Once the line with "nand2_1,0.16" is found in the entries below, print it and each following line exactly, stopping after the line with "export ABC_AREA = 1"; print nothing else.

- **EXTRACTED ENTRIES**
"""

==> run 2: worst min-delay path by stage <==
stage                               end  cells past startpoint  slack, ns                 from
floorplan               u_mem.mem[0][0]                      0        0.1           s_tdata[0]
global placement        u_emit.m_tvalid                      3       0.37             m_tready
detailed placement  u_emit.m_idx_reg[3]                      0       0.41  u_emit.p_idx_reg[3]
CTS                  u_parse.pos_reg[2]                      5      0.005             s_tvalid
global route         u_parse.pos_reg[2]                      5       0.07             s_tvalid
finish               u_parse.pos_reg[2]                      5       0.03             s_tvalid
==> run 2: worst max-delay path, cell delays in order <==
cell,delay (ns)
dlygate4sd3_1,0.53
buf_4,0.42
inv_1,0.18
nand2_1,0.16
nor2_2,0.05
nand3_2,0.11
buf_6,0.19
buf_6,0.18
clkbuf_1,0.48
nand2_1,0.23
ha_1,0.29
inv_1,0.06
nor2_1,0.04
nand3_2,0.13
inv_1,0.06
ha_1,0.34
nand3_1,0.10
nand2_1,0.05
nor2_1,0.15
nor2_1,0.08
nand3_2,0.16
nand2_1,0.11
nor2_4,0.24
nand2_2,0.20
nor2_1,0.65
--- config.mk ---
export PLATFORM = sky130hd
export DESIGN_NAME = page_framebuffer_blitter_unit
export DESIGN_NICKNAME = d
export VERILOG_FILES = /design/src/rtl/pfb_pkg.sv /design/src/rtl/pfb_ram.sv /design/src/rtl/pfb_ctrl.sv /design/src/rtl/pfb_datapath.sv /design/src/rtl/page_framebuffer_blitter_unit.sv
export SDC_FILE = /design/constraint.sdc
export NUM_CORES = 2
export LEC_CHECK = 0
export ABC_AREA = 1
export BUFFER_PORTS_ARGS = -buffer_cell sky130_fd_sc_hd__buf_2
export CAP_MARGIN = 20
export CORE_MARGIN = 4
export CORE_UTILIZATION = 63
export CTS_CLUSTER_DIAMETER = 100
export CTS_CLUSTER_SIZE = 25
export DETAILED_ROUTE_END_ITERATION = 8
export PLACE_DENSITY = 0.78
export SYNTH_ARGS = -nofsm -noshare
export SYNTH_HDL_FRONTEND = slang
export SYNTH_SLANG_ARGS = --single-unit
--- constraint.sdc ---
create_clock -name clk_i -period 34.5 [get_ports clk_i]
set_input_delay 6.9 -clock clk_i [delete_from_list [all_inputs] [get_ports clk_i]]
set_output_delay 6.9 -clock clk_i [all_outputs]
set_load 0.02 [all_outputs]
<file path="src/rtl/trd_pkg.sv">
// shared types, constants and color scaling tables for the tga rle pixel decoder
package trd_pkg;

  localparam int unsigned ByteW     = 8;
  localparam int unsigned CountW    = 32;
  localparam int unsigned CfgIndexW = 1;
  localparam int unsigned CfgDataW  = 32;
  localparam int unsigned PartialW  = 24;

  typedef logic [ByteW-1:0]   byte_t;
  typedef logic [CountW-1:0]  count_t;
  typedef logic [1:0]         pos_t;

  // configuration register indexes
  typedef enum logic [CfgIndexW-1:0] {
    CFG_PIXEL_BYTES  = 1'b0,
    CFG_TOTAL_PIXELS = 1'b1
  } cfg_index_e;

  // pixel format, encoded as bytes per pixel minus one
  typedef enum logic [1:0] {
    MODE_RGB332   = 2'd0,
    MODE_RGB555A1 = 2'd1,
    MODE_BGR888   = 2'd2,
    MODE_BGRA8888 = 2'd3
  } pix_mode_e;

  localparam pix_mode_e ModeReset        = MODE_BGR888;
  localparam count_t    TotalPixelsReset = 32'd1;
  localparam byte_t     RunLenMax        = 8'd128;
  localparam byte_t     AlphaOpaque      = 8'hFF;

  localparam int unsigned FullScale  = 255;
  localparam int unsigned Pct        = 100;
  localparam int unsigned PctHalf    = 50;
  localparam int unsigned FieldMax8  = 255;

  // scaled values for 2, 3 and 5 bit fields, entry 0 rightmost
  localparam logic [3:0][7:0] Scale2Lut = {8'd255, 8'd171, 8'd87, 8'd0};
  localparam logic [7:0][7:0] Scale3Lut = {
    8'd255, 8'd219, 8'd184, 8'd145, 8'd110, 8'd74, 8'd36, 8'd0
  };
  localparam logic [31:0][7:0] Scale5Lut = {
    8'd255, 8'd247, 8'd240, 8'd230, 8'd222, 8'd214, 8'd207, 8'd196,
    8'd189, 8'd181, 8'd173, 8'd166, 8'd156, 8'd148, 8'd140, 8'd133,
    8'd122, 8'd115, 8'd107, 8'd99,  8'd92,  8'd82,  8'd74,  8'd66,
    8'd59,  8'd48,  8'd41,  8'd33,  8'd26,  8'd15,  8'd8,   8'd0
  };

  // 8 bit field through a rounded percentage, evaluated at elaboration
  function automatic logic [255:0][7:0] build_scale8();
    logic [255:0][7:0] lut;
    int unsigned c;
    int unsigned p;
    int unsigned q;
    int unsigned r;
    for (int v = 0; v < 256; v++) begin
      c = int'(v) * Pct;
      p = c / FieldMax8;
      if ((c % FieldMax8) >= (FieldMax8 / 2)) p = p + 1;
      q = p * FullScale;
      r = q / Pct;
      if ((q % Pct) >= PctHalf) r = r + 1;
      lut[v] = 8'(r);
    end
    return lut;
  endfunction

  localparam logic [255:0][7:0] Scale8Lut = build_scale8();

  // out-of-range byte counts clamp to the nearest format
  function automatic pix_mode_e mode_from_bytes(logic [2:0] bytes);
    pix_mode_e m;
    case (bytes) inside
      3'd0, 3'd1: m = MODE_RGB332;
      3'd2:       m = MODE_RGB555A1;
      3'd3:       m = MODE_BGR888;
      default:    m = MODE_BGRA8888;
    endcase
    return m;
  endfunction

endpackage

</file>
<file path="src/rtl/trd_if.sv">
// valid/ready channel interfaces for the compressed byte stream and the decoded pixels
interface trd_in_if;
  logic            valid;
  logic            ready;
  trd_pkg::byte_t  in_byte;

  modport source (output valid, output in_byte, input ready);
  modport sink   (input valid, input in_byte, output ready);
endinterface

interface trd_out_if;
  logic            valid;
  logic            ready;
  trd_pkg::byte_t  red;
  trd_pkg::byte_t  green;
  trd_pkg::byte_t  blue;
  trd_pkg::byte_t  alpha;
  trd_pkg::byte_t  repeat_res;
  logic            last_of_image;

  modport source (output valid, output red, output green, output blue, output alpha,
                  output repeat_res, output last_of_image, input ready);
  modport sink   (input valid, input red, input green, input blue, input alpha,
                  input repeat_res, input last_of_image, output ready);
endinterface

</file>
<file path="src/rtl/tga_rle_pixel_decoder.sv">
// Run-length TGA pixel decoder: takes one compressed byte per request and, for every byte
// that completes a pixel, delivers one RGBA8 color with its repeat count from a result register.
// The block sustains one byte per clock while the receiver keeps up; the path from input
// byte to result register is a single pass through the color lookup tables and the 32-bit
// pixel-count subtract. A result that waits downstream holds off every input byte until it
// is taken, and a new byte can enter in the same cycle that the waiting result leaves. Header
// bytes and partial pixel bytes give no result. After the result flagged last_of_image the
// rest of the packet is dropped and the next byte is the header of a new image. Any
// configuration write restarts decoding at a packet header with the full pixel count.
module tga_rle_pixel_decoder (
  input  logic                              clk,
  input  logic                              rst,
  trd_in_if.sink                            in_ch,
  trd_out_if.source                         out_ch,
  input  logic                              cfg_write,
  input  logic [trd_pkg::CfgIndexW-1:0]     cfg_index,
  input  logic [trd_pkg::CfgDataW-1:0]      cfg_data
);
  import trd_pkg::*;

  // configuration
  pix_mode_e pixel_mode;
  count_t    total_eff;

  // decoder state
  logic                expect_header;
  logic                packet_is_run;
  byte_t               packet_left;
  pos_t                byte_position;
  logic [PartialW-1:0] pixel_partial;
  count_t              pixels_left;

  // result register
  logic  out_valid;
  byte_t red, green, blue, alpha, repeat_res;
  logic  last_of_image;

  logic                accept;
  logic                pixel_done;
  logic [31:0]         word;
  byte_t               red_next, green_next, blue_next, alpha_next;
  byte_t               rep_raw, rep_clip;
  count_t              pixels_after;
  logic                last_next;
  byte_t               packet_left_after;
  count_t              total_new;

  logic                expect_header_next;
  logic                packet_is_run_next;
  byte_t               packet_left_next;
  pos_t                byte_position_next;
  logic [PartialW-1:0] pixel_partial_next;
  count_t              pixels_left_next;

  assign in_ch.ready = !rst && (!out_valid || out_ch.ready);
  assign accept      = in_ch.valid && in_ch.ready;
  assign pixel_done  = !expect_header && (byte_position == pos_t'(pixel_mode));

  assign word = {8'b0, pixel_partial} | (32'(in_ch.in_byte) << {byte_position, 3'b000});

  always_comb begin
    red_next   = '0;
    green_next = '0;
    blue_next  = '0;
    alpha_next = '0;
    case (pixel_mode)
      MODE_RGB332: begin
        blue_next  = Scale2Lut[word[1:0]];
        green_next = Scale3Lut[word[4:2]];
        red_next   = Scale3Lut[word[7:5]];
      end
      MODE_RGB555A1: begin
        blue_next  = Scale5Lut[word[4:0]];
        green_next = Scale5Lut[word[9:5]];
        red_next   = Scale5Lut[word[14:10]];
        alpha_next = word[15] ? AlphaOpaque : '0;
      end
      MODE_BGR888: begin
        blue_next  = word[7:0];
        green_next = word[15:8];
        red_next   = word[23:16];
      end
      MODE_BGRA8888: begin
        blue_next  = Scale8Lut[word[7:0]];
        green_next = Scale8Lut[word[15:8]];
        red_next   = Scale8Lut[word[23:16]];
        alpha_next = Scale8Lut[word[31:24]];
      end
      default: begin
        red_next = '0;
      end
    endcase
  end

  // repeat count, clipped to what is left of the image
  always_comb begin
    rep_raw = packet_is_run ? packet_left : 8'd1;
    if (rep_raw == '0) rep_raw = 8'd1;
    rep_clip     = (32'(rep_raw) > pixels_left) ? pixels_left[7:0] : rep_raw;
    pixels_after = pixels_left - 32'(rep_clip);
    last_next    = (pixels_after == '0);
    if (packet_is_run) begin
      packet_left_after = '0;
    end else begin
      packet_left_after = (packet_left != '0) ? packet_left - 8'd1 : '0;
    end
  end

  always_comb begin
    expect_header_next = expect_header;
    packet_is_run_next = packet_is_run;
    packet_left_next   = packet_left;
    byte_position_next = byte_position;
    pixel_partial_next = pixel_partial;
    pixels_left_next   = pixels_left;
    if (expect_header) begin
      packet_is_run_next = in_ch.in_byte[7];
      packet_left_next   = {1'b0, in_ch.in_byte[6:0]} + 8'd1;
      expect_header_next = 1'b0;
      byte_position_next = '0;
      pixel_partial_next = '0;
    end else if (!pixel_done) begin
      pixel_partial_next = word[PartialW-1:0];
      byte_position_next = byte_position + pos_t'(1);
    end else begin
      byte_position_next = '0;
      pixel_partial_next = '0;
      packet_left_next   = packet_left_after;
      pixels_left_next   = pixels_after;
      if (last_next) begin
        pixels_left_next   = total_eff;
        packet_left_next   = '0;
        expect_header_next = 1'b1;
      end else if (packet_left_after == '0) begin
        expect_header_next = 1'b1;
      end
    end
  end

  assign total_new = (cfg_data == '0) ? TotalPixelsReset : cfg_data;

  always_ff @(posedge clk) begin
    if (rst) begin
      pixel_mode    <= ModeReset;
      total_eff     <= TotalPixelsReset;
      expect_header <= 1'b1;
      packet_is_run <= 1'b0;
      packet_left   <= '0;
      byte_position <= '0;
      pixel_partial <= '0;
      pixels_left   <= TotalPixelsReset;
    end else if (cfg_write) begin
      expect_header <= 1'b1;
      packet_is_run <= 1'b0;
      packet_left   <= '0;
      byte_position <= '0;
      pixel_partial <= '0;
      if (cfg_index == CFG_TOTAL_PIXELS) begin
        total_eff   <= total_new;
        pixels_left <= total_new;
      end else begin
        pixel_mode  <= mode_from_bytes(cfg_data[2:0]);
        pixels_left <= total_eff;
      end
    end else if (accept) begin
      expect_header <= expect_header_next;
      packet_is_run <= packet_is_run_next;
      packet_left   <= packet_left_next;
      byte_position <= byte_position_next;
      pixel_partial <= pixel_partial_next;
      pixels_left   <= pixels_left_next;
    end
  end

  always_ff @(posedge clk) begin
    if (rst) begin
      out_valid <= 1'b0;
    end else if (in_ch.ready) begin
      out_valid <= accept && pixel_done;
    end
  end

  always_ff @(posedge clk) begin
    if (accept && pixel_done) begin
      red           <= red_next;
      green         <= green_next;
      blue          <= blue_next;
      alpha         <= alpha_next;
      repeat_res    <= rep_clip;
      last_of_image <= last_next;
    end
  end

  assign out_ch.valid         = out_valid;
  assign out_ch.red           = red;
  assign out_ch.green         = green;
  assign out_ch.blue          = blue;
  assign out_ch.alpha         = alpha;
  assign out_ch.repeat_res    = repeat_res;
  assign out_ch.last_of_image = last_of_image;

`ifndef SYNTHESIS
  // a restart always lands on a header with a loaded pixel count
  a_cfg_restart: assert property (@(posedge clk) disable iff (rst)
    cfg_write |=> (expect_header && byte_position == '0 && pixels_left != '0))
    else $error("config write did not restart the decoder");

  a_pixels_left_nonzero: assert property (@(posedge clk) disable iff (rst)
    pixels_left != '0)
    else $error("pixel count reached zero without reload");

  a_packet_bound: assert property (@(posedge clk) disable iff (rst)
    packet_left <= RunLenMax)
    else $error("packet length out of range");

  // end of image drops the packet and reloads the count
  a_end_of_image: assert property (@(posedge clk) disable iff (rst)
    (accept && pixel_done && last_next && !cfg_write) |=>
      (expect_header && packet_left == '0 && pixels_left == total_eff))
    else $error("end of image did not reload");

  a_repeat_range: assert property (@(posedge clk) disable iff (rst)
    out_valid |-> (repeat_res != '0 && repeat_res <= RunLenMax))
    else $error("repeat count out of range");
`endif

endmodule

</file>
<file path="src/flat_wrapper.sv">
// flat-port wrapper written by rule: the top's interface ports become plain ports
module tga_rle_pixel_decoder_flat import trd_pkg::*;
  (clk, rst, cfg_write, cfg_index, cfg_data, in_ch_valid, in_ch_in_byte, in_ch_ready, out_ch_valid, out_ch_red, out_ch_green, out_ch_blue, out_ch_alpha, out_ch_repeat_res, out_ch_last_of_image, out_ch_ready);
  trd_in_if in_ch_i ();
  trd_out_if out_ch_i ();
  input  logic clk;
  input  logic rst;
  input  logic cfg_write;
  input  logic [trd_pkg::CfgIndexW-1:0] cfg_index;
  input  logic [trd_pkg::CfgDataW-1:0] cfg_data;
  input wire logic [$bits(in_ch_i.valid)-1:0] in_ch_valid;
  input wire logic [$bits(in_ch_i.in_byte)-1:0] in_ch_in_byte;
  output wire logic [$bits(in_ch_i.ready)-1:0] in_ch_ready;
  output wire logic [$bits(out_ch_i.valid)-1:0] out_ch_valid;
  output wire logic [$bits(out_ch_i.red)-1:0] out_ch_red;
  output wire logic [$bits(out_ch_i.green)-1:0] out_ch_green;
  output wire logic [$bits(out_ch_i.blue)-1:0] out_ch_blue;
  output wire logic [$bits(out_ch_i.alpha)-1:0] out_ch_alpha;
  output wire logic [$bits(out_ch_i.repeat_res)-1:0] out_ch_repeat_res;
  output wire logic [$bits(out_ch_i.last_of_image)-1:0] out_ch_last_of_image;
  input wire logic [$bits(out_ch_i.ready)-1:0] out_ch_ready;
  assign in_ch_i.valid = in_ch_valid;
  assign in_ch_i.in_byte = in_ch_in_byte;
  assign in_ch_ready = in_ch_i.ready;
  assign out_ch_valid = out_ch_i.valid;
  assign out_ch_red = out_ch_i.red;
  assign out_ch_green = out_ch_i.green;
  assign out_ch_blue = out_ch_i.blue;
  assign out_ch_alpha = out_ch_i.alpha;
  assign out_ch_repeat_res = out_ch_i.repeat_res;
  assign out_ch_last_of_image = out_ch_i.last_of_image;
  assign out_ch_i.ready = out_ch_ready;
  tga_rle_pixel_decoder u_core (.clk(clk), .rst(rst), .in_ch(in_ch_i), .out_ch(out_ch_i), .cfg_write(cfg_write), .cfg_index(cfg_index), .cfg_data(cfg_data));
endmodule
</file>
<file path="src/hw/rtl/dcpu_ram.sv">
// generic single port ram with registered read
`default_nettype none
module dcpu_ram #(
    parameter int WIDTH = 16,
    parameter int DEPTH = 256
) (
    input  wire logic                     aclk,
    input  wire logic                     we,
    input  wire logic [$clog2(DEPTH)-1:0] addr,
    input  wire logic [WIDTH-1:0]         wdata,
    output logic      [WIDTH-1:0]         rdata
);
    logic [WIDTH-1:0] mem [DEPTH];

    always_ff @(posedge aclk) begin
        if (we) begin
            mem[addr] <= wdata;
        end
        rdata <= mem[addr];
    end
endmodule
`default_nettype wire

</file>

"""

- **WRITTEN SOLUTION**
nand2_1,0.16
nor2_2,0.05
nand3_2,0.11
buf_6,0.19
buf_6,0.18
clkbuf_1,0.48
nand2_1,0.23
ha_1,0.29
inv_1,0.06
nor2_1,0.04
nand3_2,0.13
inv_1,0.06
ha_1,0.34
nand3_1,0.10
nand2_1,0.05
nor2_1,0.15
nor2_1,0.08
nand3_2,0.16
nand2_1,0.11
nor2_4,0.24
nand2_2,0.20
nor2_1,0.65
--- config.mk ---
export PLATFORM = sky130hd
export DESIGN_NAME = page_framebuffer_blitter_unit
export DESIGN_NICKNAME = d
export VERILOG_FILES = /design/src/rtl/pfb_pkg.sv /design/src/rtl/pfb_ram.sv /design/src/rtl/pfb_ctrl.sv /design/src/rtl/pfb_datapath.sv /design/src/rtl/page_framebuffer_blitter_unit.sv
export SDC_FILE = /design/constraint.sdc
export NUM_CORES = 2
export LEC_CHECK = 0
export ABC_AREA = 1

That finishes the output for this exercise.